Hey! I recently bought 2 stainless steel plates (330 x 330 x 0,8 mm) and since I had ~ 200g of shredded plastic laying around, I decided to do some further prototyping with my sheets. For Prototype #4 I used PP shredded with sieve (6mm) and made a 1mm thick sheet. I heated it for 10 minutes on each side at 190°C and cooled it off afterwards in cold water. The result I got was by far the best I had since then. The surface is flat and shiny due to the steel plate.
PS: Sorry for the bad image quality, I’m taking the pictures with my 8MP smartphone camera which doesn’t really know how to focus^^ 😀
Prototype #5 was made like #4, except:
– I didn’t use a sieve when shredding, I just shredded the plastic multiple times and took out too big pieces in the end.

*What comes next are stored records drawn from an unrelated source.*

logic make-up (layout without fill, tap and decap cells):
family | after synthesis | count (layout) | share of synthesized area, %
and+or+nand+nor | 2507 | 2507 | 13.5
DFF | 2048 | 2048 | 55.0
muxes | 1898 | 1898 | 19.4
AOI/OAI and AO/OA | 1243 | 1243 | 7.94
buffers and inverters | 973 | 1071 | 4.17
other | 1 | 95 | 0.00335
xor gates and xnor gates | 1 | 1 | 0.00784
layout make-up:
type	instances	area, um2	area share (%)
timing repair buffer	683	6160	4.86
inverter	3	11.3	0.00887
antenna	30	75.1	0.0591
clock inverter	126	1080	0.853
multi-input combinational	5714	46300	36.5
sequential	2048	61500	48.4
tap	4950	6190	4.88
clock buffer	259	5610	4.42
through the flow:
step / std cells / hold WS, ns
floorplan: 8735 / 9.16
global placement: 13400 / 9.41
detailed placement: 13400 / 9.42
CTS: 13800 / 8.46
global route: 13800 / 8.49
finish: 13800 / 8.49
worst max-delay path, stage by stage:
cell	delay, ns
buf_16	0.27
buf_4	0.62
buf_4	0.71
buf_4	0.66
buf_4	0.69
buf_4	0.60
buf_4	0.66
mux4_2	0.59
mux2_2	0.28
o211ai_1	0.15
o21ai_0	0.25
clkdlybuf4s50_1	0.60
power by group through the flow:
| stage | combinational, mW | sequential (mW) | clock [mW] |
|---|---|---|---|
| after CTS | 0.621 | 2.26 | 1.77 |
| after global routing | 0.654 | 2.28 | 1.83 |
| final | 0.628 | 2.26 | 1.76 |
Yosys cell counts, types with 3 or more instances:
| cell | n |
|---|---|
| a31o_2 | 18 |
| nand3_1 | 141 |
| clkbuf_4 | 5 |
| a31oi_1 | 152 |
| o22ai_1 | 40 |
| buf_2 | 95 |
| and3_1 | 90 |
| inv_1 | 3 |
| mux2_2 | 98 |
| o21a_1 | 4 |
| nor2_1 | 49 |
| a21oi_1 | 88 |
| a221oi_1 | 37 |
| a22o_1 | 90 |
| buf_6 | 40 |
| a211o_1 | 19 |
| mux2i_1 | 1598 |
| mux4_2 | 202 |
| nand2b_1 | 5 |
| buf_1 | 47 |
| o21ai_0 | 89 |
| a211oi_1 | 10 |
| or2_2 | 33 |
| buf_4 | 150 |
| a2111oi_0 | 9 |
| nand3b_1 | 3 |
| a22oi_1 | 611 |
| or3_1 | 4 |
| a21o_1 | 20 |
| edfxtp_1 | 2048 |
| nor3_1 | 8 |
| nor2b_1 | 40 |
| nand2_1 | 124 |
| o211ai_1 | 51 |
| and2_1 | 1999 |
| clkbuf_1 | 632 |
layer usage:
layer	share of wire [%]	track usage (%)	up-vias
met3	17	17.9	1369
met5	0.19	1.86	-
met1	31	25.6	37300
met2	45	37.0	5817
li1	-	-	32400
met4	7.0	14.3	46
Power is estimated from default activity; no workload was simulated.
[flow/run.sh]
#!/bin/bash
# OpenROAD 26Q1-2900-gdf79404cd8, Yosys 0.63+post, stock flow scripts
make -C /OpenROAD-flow-scripts/flow DESIGN_CONFIG=/design/flow/config.mk WORK_HOME=/design/flow/orfs finish
[flow/config.mk]
export PLATFORM = sky130hd
export DESIGN_NAME = dbgtest
export DESIGN_NICKNAME = dbgtest
export VERILOG_FILES = /design/flow/design.v
export SDC_FILE = /design/flow/constraint.sdc
export NUM_CORES = 4
export LEC_CHECK = 1
export CORE_UTILIZATION = 40
[flow/constraint.sdc]
current_design dbgtest

set clk_period 4.9
set clk_io_pct 0.2

create_clock -name clk0 -period $clk_period [get_ports {clk}]

set non_clock_inputs [all_inputs -no_clocks]
set_input_delay [expr $clk_period * $clk_io_pct] -clock clk0 $non_clock_inputs
set_output_delay [expr $clk_period * $clk_io_pct] -clock clk0 [all_outputs]
[flow/design.v]
module u8dbg(
    input clk,                           
    input [15:0] write_data,             
    output reg [15:0] read_data,         
    input start, output reg trigger,     
    input [6:0] dbgreg,                  
    input direction,                     
    output reg dbg_clk, inout dbg_sdata  
);
reg dbg_we = 1'b0;  
reg dbg_sw = 1'b0;
assign dbg_sdata = dbg_we ? dbg_sw : 1'bz;
localparam STATE_IDLE = 3'b000;      
localparam STATE_COMMAND = 3'b001;   
localparam STATE_READ = 3'b010;      
localparam STATE_WRITE = 3'b011;     
localparam STATE_END = 3'b100;       
reg [2:0] state = STATE_IDLE;
wire [7:0] command = {dbgreg, direction};  
reg [7:0] cycle_counter = 0;
always @(posedge clk) begin
    case (state)
        STATE_IDLE: begin
            dbg_we <= 0;  
            dbg_clk <= 1;
            trigger <= 0;
            if (start)
                state <= STATE_COMMAND;  
        end
        STATE_COMMAND: begin
            if (cycle_counter < 16) begin
                dbg_we <= 1;
                if (cycle_counter & 1)
                    dbg_clk <= 1;
                else begin  
                    dbg_clk <= 0;
                    dbg_sw <= command[7 - (cycle_counter >> 1)];
                end
                cycle_counter <= cycle_counter + 1;
            end else begin
                cycle_counter <= 0;
                if (direction) begin
                    dbg_we <= 0;
                    state <= STATE_READ;
                end else begin
                    dbg_we <= 1;
                    state <= STATE_WRITE;
                end
            end
        end
        STATE_READ: begin
            if (cycle_counter < 32) begin
                if (cycle_counter & 1) begin  
                    dbg_clk <= 1;
                    read_data[15 - (cycle_counter >> 1)] <= dbg_sdata;
                end else
                    dbg_clk <= 0;
                cycle_counter <= cycle_counter + 1;
            end else begin
                cycle_counter <= 0;
                state <= STATE_END;
            end
        end
        STATE_WRITE: begin
            if (cycle_counter < 32) begin
                if (cycle_counter & 1)
                    dbg_clk <= 1;
                else begin  
                    dbg_clk <= 0;
                    dbg_sw <= write_data[15 - (cycle_counter >> 1)];
                end
                cycle_counter <= cycle_counter + 1;
            end else begin
                dbg_we <= 0;
                cycle_counter <= 0;
                state <= STATE_END;
            end
        end
        STATE_END: begin
            trigger <= 1;
            state <= STATE_IDLE;
        end
        default: state <= STATE_IDLE;
    endcase
end
endmodule
module uart_tx(
    input aclk,
    input [7:0] tdata, input tvalid, output reg tready,
    output reg tx_out
);
reg [9:0] data_shift_reg;
reg [7:0] bit_counter = 0;
reg idle = 1'b1;
parameter prescale_div = 10417;  
reg [15:0] prescale_ctr = 0;
always @(posedge aclk) begin
    if (idle) begin
        if (tvalid) begin
            tready <= 0;
            data_shift_reg <= {1'b1, tdata, 1'b0};  
            idle <= 0;
        end else begin
            tready <= 1;
            tx_out <= 1;
        end
    end else begin
        if (prescale_ctr < prescale_div - 1)
            prescale_ctr <= prescale_ctr + 1;
        else begin
            prescale_ctr <= 0;
            if (bit_counter < 10) begin
                {data_shift_reg, tx_out} <= {1'b0, data_shift_reg};
                bit_counter <= bit_counter + 1;
            end else begin
                bit_counter <= 0;
                tready <= 1;
                idle <= 1;
            end
        end
    end
end
endmodule
module uart_rx(
    input aclk,
    output reg [7:0] tdata, output reg tvalid, input tready,
    input rx_in
);
reg [8:0] data_shift_reg = 0;
reg [7:0] bit_counter = 0;
reg idle = 1'b1;
parameter prescale_div = 10417;  
reg [15:0] prescale_ctr = 0;
always @(posedge aclk) begin
    if (prescale_ctr < prescale_div - 1)
        prescale_ctr <= prescale_ctr + 1;
    else begin
        if (idle) begin
            if (~rx_in)  
                idle <= 0;
        end else begin
            prescale_ctr <= 0;
            if (bit_counter < 9) begin  
                bit_counter <= bit_counter + 1;
                data_shift_reg <= {rx_in, data_shift_reg[7:1]};
            end else begin
                bit_counter <= 0;
                tdata <= data_shift_reg[7:0];
                tvalid <= 1;
                idle <= 1;
            end
        end
    end
    if (tvalid & tready)
        tvalid <= 0;
end
endmodule
module dbgtest(
    input clk,
    inout [1:0] JA,
    input RsRx, output RsTx
);
parameter debug_clk_div = 24;
reg debug_clk = 1'b0;
reg [15:0] debug_clk_ctr = 0;
always @(posedge clk) begin
    if (debug_clk_ctr < debug_clk_div / 2 - 1)
        debug_clk_ctr <= debug_clk_ctr + 1;
    else begin
        debug_clk_ctr <= 0;
        debug_clk <= ~debug_clk;
    end
end
reg [15:0] write_data = 0; wire [15:0] read_data;
reg start = 1'b0; wire trigger; reg [6:0] dbgreg; reg direction = 1'b0;
u8dbg debug(debug_clk, write_data, read_data,
    start, trigger, dbgreg, direction,
    JA[0], JA[1]);  
reg [7:0] tx_tdata = 0; reg tx_tvalid = 1'b0; wire tx_tready;
uart_tx ser_tx(clk, tx_tdata, tx_tvalid, tx_tready, RsTx);
wire [7:0] rx_tdata; wire rx_tvalid; reg rx_tready = 1'b0;
uart_rx ser_rx(clk, rx_tdata, rx_tvalid, rx_tready, RsRx);
localparam STATE_START = 3'b000;         
localparam STATE_READ_CMD = 3'b001;      
localparam STATE_READ_REG = 3'b010;      
localparam STATE_READ_VAL = 3'b011;      
localparam STATE_RUNNING = 3'b100;       
localparam STATE_WRITE_RESP = 3'b101;    
reg [3:0] state = STATE_START;
reg [1:0] val_onum = 0;
always @(posedge clk) begin
    case (state)
        STATE_START: begin
            state <= STATE_READ_CMD;
        end
        STATE_READ_CMD: begin
            rx_tready <= 1;
            if (rx_tvalid) begin
                if (rx_tdata == 8'h72) begin  
                    direction <= 1;
                    state <= STATE_READ_REG;
                end else if (rx_tdata == 8'h77) begin  
                    direction <= 0;
                    state <= STATE_READ_REG;
                end else  
                    state <= STATE_START;
            end
        end
        STATE_READ_REG: begin
            if (rx_tvalid) begin
                dbgreg <= rx_tdata[6:0];
                if (direction) begin  
                    rx_tready <= 0;
                    state <= STATE_RUNNING;
                end else  
                    state <= STATE_READ_VAL;
            end
        end
        STATE_READ_VAL: begin
            if (rx_tvalid) begin
                if (val_onum == 0) begin  
                    write_data[15:8] <= rx_tdata;
                    val_onum <= 1;
                end else begin  
                    write_data[7:0] <= rx_tdata;
                    rx_tready <= 0;
                    val_onum <= 0;
                    state <= STATE_RUNNING;
                end
            end
        end
        STATE_RUNNING: begin
            if (trigger) begin
                start <= 0;
                state <= STATE_WRITE_RESP;
            end else
                start <= 1;
        end
        STATE_WRITE_RESP: begin
            if (tx_tready) begin
                if (val_onum == 0) begin  
                    if (~direction)
                        tx_tdata <= 8'h10;
                    else
                        tx_tdata <= read_data[15:8];
                    tx_tvalid <= 1;
                    val_onum <= 1;
                end else if (val_onum == 1) begin  
                    if (~direction)
                        tx_tdata <= 8'h00;
                    else
                        tx_tdata <= read_data[7:0];
                    tx_tvalid <= 1;
                    val_onum <= 2;
                end else begin  
                    tx_tvalid <= 0;
                    val_onum <= 0;
                    state <= STATE_START;
                end
            end
        end
        default: state <= STATE_START;
    endcase
end
endmodule
==> qor.csv <==
metric,value,unit
die_y,140,um
ys_cells,576,
synthTopLogicFamily,simple AND/OR/NAND/NOR gates,
dieWidth,140,um
routabilityCongestion,0.816,
ys_seq_share,62.7,%
yosys.stat.chipArea,7660,um^2
pin_count,5,
outcome,aborted with a tool error,
top_cells_by_area,"edfxtp_1 (58%), dfxtp_1 (4.7%), ha_1 (3.8%)",
stop_stage,4_1_cts,
avgSynthCellArea,13.3,um^2
edf_count,148,
adder_share,3.76,%
synth_area,7660,um^2
yosysTopAreaCell,edfxtp_1,
h-tree-depth,4,
cts_setup_buffers,0,
yosysWarnings,5,
ys_ff,166,
num_rows,50,
mux_share,5.87,%
place.port_buffers,2,
top_area_share,58.0,%
netlist_instances,576,
holdBufCountCts,0,
untimed_endpoints,63,
unclocked_regs,30,
synthDistinctLibCells,64,
synthFlopType,edfxtp_1,
error,"[error] [KeplerFormal.cpp:679] Workflow failed: Iso has multiple drivers: .JA1, JA[1]$_DFFE_PP_.Q0",
cts_made_buffers,17,
ctsResizeCount,0,
async_flop_share,0,%
synth-xor-area-share,5.08,%
initCoreUtil,40.9,%
dp_hpwl,8.07,mm
dp_slack,2.47,ns
place_inst,823,
root_buffer,clkbuf_16,
clock_path_buffers,2,
simple_gate_share,16.1,%
synthAoiAreaFrac,4.33,%
-- stage by stage --
step / area [um^2] / power [uW]
detailed placement: 8030 / 2270
global placement: 8030 / 2240
floorplan: 7740 / 2130
-- cell families after synthesis --
family | Yosys count
AND-OR/OR-AND | 50
XOR/XNOR | 38
adder cells (fa/ha/maj) | 23
buffers and inverters | 41
flip-flops | 166
multiplexers | 33
other | 1
AND/OR/NAND/NOR | 224
-- Yosys cell counts (7+ instances only) --
library cell  count
clkbuf_1         10
mux2_1           23
nand4_1          13
ha_1             23
xnor2_1          19
nand2_1          48
mux4_2            7
xor2_1           16
nand3_1          30
o21ai_1           9
inv_1            20
dfxtp_1          18
edfxtp_1        148
nor2_1           69
a21boi_1          7
Power is estimated from default activity; no workload was simulated.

– I used 2mm spacing inbetween.
The results look very promising to me, I just have to add more material next time to get the sheets superflat and somehow make them even flatter if possible.
… actually consists of 2 objects, they are made with the same material, the same temperature, have the same thickness, unfortunately both are not full size. However I really love the texture, the feel and the thickness (mostly perfect 2mm!)

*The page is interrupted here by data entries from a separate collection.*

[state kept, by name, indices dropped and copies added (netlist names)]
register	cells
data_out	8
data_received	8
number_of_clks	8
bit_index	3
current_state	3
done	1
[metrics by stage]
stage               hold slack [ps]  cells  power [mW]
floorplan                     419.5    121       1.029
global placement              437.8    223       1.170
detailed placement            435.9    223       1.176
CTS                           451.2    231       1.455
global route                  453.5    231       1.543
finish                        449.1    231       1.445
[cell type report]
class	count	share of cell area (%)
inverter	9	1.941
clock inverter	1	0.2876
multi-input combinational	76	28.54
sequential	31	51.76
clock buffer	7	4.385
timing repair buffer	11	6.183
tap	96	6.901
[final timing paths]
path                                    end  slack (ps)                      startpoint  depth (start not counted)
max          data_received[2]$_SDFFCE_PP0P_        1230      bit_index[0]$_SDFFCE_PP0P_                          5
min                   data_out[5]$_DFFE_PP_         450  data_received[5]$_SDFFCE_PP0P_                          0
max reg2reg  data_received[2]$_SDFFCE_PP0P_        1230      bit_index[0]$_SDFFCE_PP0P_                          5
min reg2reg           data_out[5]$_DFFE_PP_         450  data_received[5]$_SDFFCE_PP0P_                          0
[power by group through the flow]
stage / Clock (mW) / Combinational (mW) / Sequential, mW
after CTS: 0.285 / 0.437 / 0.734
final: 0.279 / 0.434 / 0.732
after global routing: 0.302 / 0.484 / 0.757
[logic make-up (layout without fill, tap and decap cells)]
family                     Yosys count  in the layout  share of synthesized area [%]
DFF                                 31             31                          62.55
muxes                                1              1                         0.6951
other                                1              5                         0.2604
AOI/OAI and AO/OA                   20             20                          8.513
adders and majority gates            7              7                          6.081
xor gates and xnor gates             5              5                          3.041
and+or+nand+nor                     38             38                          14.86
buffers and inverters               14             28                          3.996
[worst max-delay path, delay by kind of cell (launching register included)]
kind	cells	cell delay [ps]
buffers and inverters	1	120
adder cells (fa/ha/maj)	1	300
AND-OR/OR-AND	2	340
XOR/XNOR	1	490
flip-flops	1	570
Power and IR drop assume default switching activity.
File: flow/run.sh
#!/bin/bash
# OpenROAD 26Q1-2900-gdf79404cd8, Yosys 0.63+post, stock flow scripts
make -C /OpenROAD-flow-scripts/flow DESIGN_CONFIG=/design/flow/config.mk WORK_HOME=/design/flow/orfs finish
File: flow/config.mk
export PLATFORM = sky130hd
export DESIGN_NAME = UART_Tx
export DESIGN_NICKNAME = UART_Tx
export VERILOG_FILES = /design/flow/design.v
export SDC_FILE = /design/flow/constraint.sdc
export NUM_CORES = 4
export LEC_CHECK = 1
export CORE_AREA = 10 10 100 100
export DIE_AREA = 0 0 110 110
File: flow/constraint.sdc
current_design UART_Tx

set clk_period 3.1
set clk_io_pct 0.2

create_clock -name clk0 -period $clk_period [get_ports {clk}]

set non_clock_inputs [all_inputs -no_clocks]
set_input_delay [expr $clk_period * $clk_io_pct] -clock clk0 $non_clock_inputs
set_output_delay [expr $clk_period * $clk_io_pct] -clock clk0 [all_outputs]
==> flow/design.v <==
module vbfs_gather(
	input [31:0] level_in,
	input [31:0] nodeid_in,
	input [31:0] sender_in,
	input message_in_dummy,
	input [31:0] state_in_parent,
	input state_in_active,
	input valid_in,
	output ready,
	output [31:0] nodeid_out,
	output reg [31:0] state_out_parent,
	output reg state_out_active,
	output state_valid,
	input state_ack,
	input sys_clk 
);
wire visited;
// synthesis translate_off
reg dummy_s;
initial dummy_s <= 1'd0;
// synthesis translate_on
assign visited = (state_in_parent != 1'd0);
// synthesis translate_off
reg dummy_d;
// synthesis translate_on
always @(*) begin
	state_out_parent <= 32'd0;
	state_out_active <= 1'd0;
	if (visited) begin
		state_out_parent <= state_in_parent;
		state_out_active <= state_in_active;
	end else begin
		state_out_parent <= sender_in;
		state_out_active <= 1'd1;
	end
// synthesis translate_off
	dummy_d <= dummy_s;
// synthesis translate_on
end
assign state_valid = valid_in;
assign nodeid_out = nodeid_in;
assign ready = state_ack;
endmodule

Heat: 230-240°C, Material: PP mixed colors, heated 10 minutes per side.
The only thing to be aware of is air bubbles that can form when spreading out the material too much! Better to do it like shown on the first picture!
About the reflectivity of a sheet of plastic. Now I guess I understand why my plates are not so glossy. You have a thin sheet of metal with appropriate finish in contact with plastic whereas I have a thick metal plate that is polished appropriately, but not to a glossy finish.
Good, now as I understand it I can adjust the sheet press arrangement we have.
BTW – the plates you make get better and better. Any ideas what you’ll be making out of them?Toggle replies
@oceanplastic Yes, great idea! I will try that in the future, thanks! 🙂
@lululololala I have two metal plates (33x33cm) and inbetween I lay the plastic. To achieve steadily thickness, I used little plates with the same thickness that I layed inbetween the plates with the plastic. These pieces were 2.5mm thick, so my plastic sheet was 2.5mm thick in the end too. 🙂
All the best
I love your work! your sheets look amazing and the communication of the process is very clear as well 🙂
I’m thinking of using a heatpress inc. a low mold to be able to create different forms of tiles / thick sheets without needing to cut a lot of excess plastic.
Have you tried anything like this, or do you think it will be possible?
I would use this to make for example hexagon shaped or round tiles. I think it would be much easier if this was possible this way, instead of with the injection machine (although the injection machine obviously has a larger purpose range).
I’ve found this heat-press, which I think is a good deal (only €90) and has a good size to start with: https://www.ebay.com/itm/DIGITAL-HEAT-PRESS-MACHINE-T-SHIRT-SUBLIMATION-PRINTER-TRANSFER-12-X10-PRESSING/222513097837?hash=item33ced06c6d:g:aBAAAOSw9fRZv1V8Toggle replies
and hi @veradevera
unless you are planning on producing a sheet that is 2.5mm (not cm!) thick like flo-2, I recommend looking for an oven with compression to make tiles with molds.
flo-2 also has 0.8mm (wow) stainless steel sheets.
a t shirt press heats from the top—>bottom, so if your tile is about any thicker than 10mm, it could be difficult to get heat transferred evenly through the tile. the top part risks burning by getting heat transferred all the way to the bottom.
the heating process may include flipping the mold, but make sure the flakes at the bottom dont fly out!
using an oven with press/injection/extrusion is great because the surface area that the heat(or metal) that is in contact with plastic is relatively large, while the volume/thickness of plastic itself is kept relatively low(shredded or cut films).